**PROBLEM STATEMENT**
Only lines holding "same" are wanted; copy each of them from the records below.

---

==> flow/design.v (excerpt) <==
module alu #(parameter DATA_WIDTH = 32, OP = 3)
(
    input wire start,
    input wire clk,
    input wire reset_n,
    input wire [DATA_WIDTH - 1 : 0] A,
    input wire [DATA_WIDTH - 1 : 0] B,
    input wire [OP - 1 : 0] op,
    output reg [DATA_WIDTH - 1 : 0] result,
    output reg done
);
  localparam AND = 3'b000;   
  localparam OR  = 3'b001;   
  localparam ADD = 3'b010;   
  localparam NOP = 3'b011;   
  localparam SUB = 3'b100;   
  localparam MUL = 3'b101;   
  localparam SLT = 3'b110;   
  reg done_reg;
  reg [DATA_WIDTH - 1 : 0] result_reg;
  always @(posedge clk or negedge reset_n) begin
    if (!reset_n) begin
      result_reg <= 32'h00000000;
    end
    else begin
      if(start) begin
        case (op)
          AND: result_reg <=  A & B;
          OR : result_reg <=  A | B;
          ADD: result_reg <=  A + B;
          SUB: result_reg <=  A - B;
          MUL: result_reg <=  A * B;
          SLT: result_reg <= (A < B) ? 32'b1 : 32'b0;
          default: result_reg <= 32'h00000000;
        endcase
      end
    end
  end
  always @(posedge clk or negedge reset_n) begin
    if(!reset_n) begin
      done_reg <= 1'b0;
    end
    else begin
      if(start && (op != NOP)) begin
        done_reg <= 1'b1;
      end
      else begin
        done_reg <= 1'b0;
      end
    end
  end
  always @(posedge clk or negedge reset_n) begin
    if (!reset_n) begin
      done <= 1'b0;
    end
    else begin
      done <= done_reg;
    end
  end
  always @(posedge clk or negedge reset_n) begin
    if (!reset_n) begin
  ...
clock: 7.68 ns
lec_check: 0
abc_area: 0
cap_margin: 20
core_aspect_ratio: 0.96
core_margin: 2
core_utilization: 66
cts_cluster_diameter: 358
cts_cluster_size: 43
hold_slack_margin: -0.02
place_density: 0.6
setup_slack_margin: -0.48
slew_margin: 10
run.sh (not shown) runs the stock make flow with config.mk's settings and CLKGATE_MAP_FILE=.
The baseline produced a layout that fails on negative setup slack.
Next try:
- CORE_UTILIZATION: 66 -> 72
- CTS_CLUSTER_DIAMETER: 358 -> unset
- CTS_CLUSTER_SIZE: 43 -> 29
- HOLD_SLACK_MARGIN: -0.02 -> unset
- PLACE_DENSITY: 0.6 -> 0.67
- SETUP_SLACK_MARGIN: -0.48 -> 3.14
- clock period: 7.68 -> 12.4 ns (I/O delays scaled with it)
Now the flow aborted during 5_1_grt with GRT-0116.
Synthesized cell count does not change.
Die size fell by a little under a tenth.
Area after synthesis stays the same.
Next try:
- CORE_ASPECT_RATIO: 0.96 -> 0.5
- CORE_UTILIZATION: 72 -> 60
- CTS_CLUSTER_DIAMETER: unset -> 312
- CTS_CLUSTER_SIZE: 29 -> 100
- HOLD_SLACK_MARGIN: unset -> 0.29
- PLACE_DENSITY: 0.67 -> unset
- PLACE_DENSITY_LB_ADDON: unset -> 0.07
- SETUP_SLACK_MARGIN: 3.14 -> unset
- TNS_END_PERCENT: unset -> 30
Now the flow completed with no timing, DRC or antenna violations.
Die area went up by about a fifth.
Synthesized cell count is unchanged.
Area after synthesis is unchanged.
Next try:
- ABC_AREA: 0 -> unset
- CORE_ASPECT_RATIO: 0.5 -> unset
- CORE_UTILIZATION: 60 -> 58
- CTS_CLUSTER_DIAMETER: 312 -> unset
- CTS_CLUSTER_SIZE: 100 -> unset
- HOLD_SLACK_MARGIN: 0.29 -> unset
- PLACE_DENSITY_LB_ADDON: 0.07 -> unset
- SLEW_MARGIN: 10 -> 20
- TNS_END_PERCENT: 30 -> 5
- clock period: 12.4 -> 7.72 ns (I/O delays scaled with it)
This time the run finished but failed the layout checks on negative setup slack.
Final area rose by about 12%.
Die size increases by about 3%.
Wire length is higher by about 4%.
Global-route usage grows by 1.2 points.
Core utilization increases by 5.2 points.
First-iteration DRC count shrinks by 27%.
Setup slack is worse by 2200 ps.
Synthesized area stays the same.
Next try:
- CORE_UTILIZATION: 58 -> 57
- TNS_END_PERCENT: 5 -> unset
- clock period: 7.72 -> 7.78 ns (I/O delays scaled with it)
After rerunning:
- The changed run finished with negative setup slack left
- sequential share of layout area drops by 0.56 points
- global-route usage grows by 0.87 points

---

**COMPLETED TASK**
Area after synthesis stays the same.
Synthesized area stays the same.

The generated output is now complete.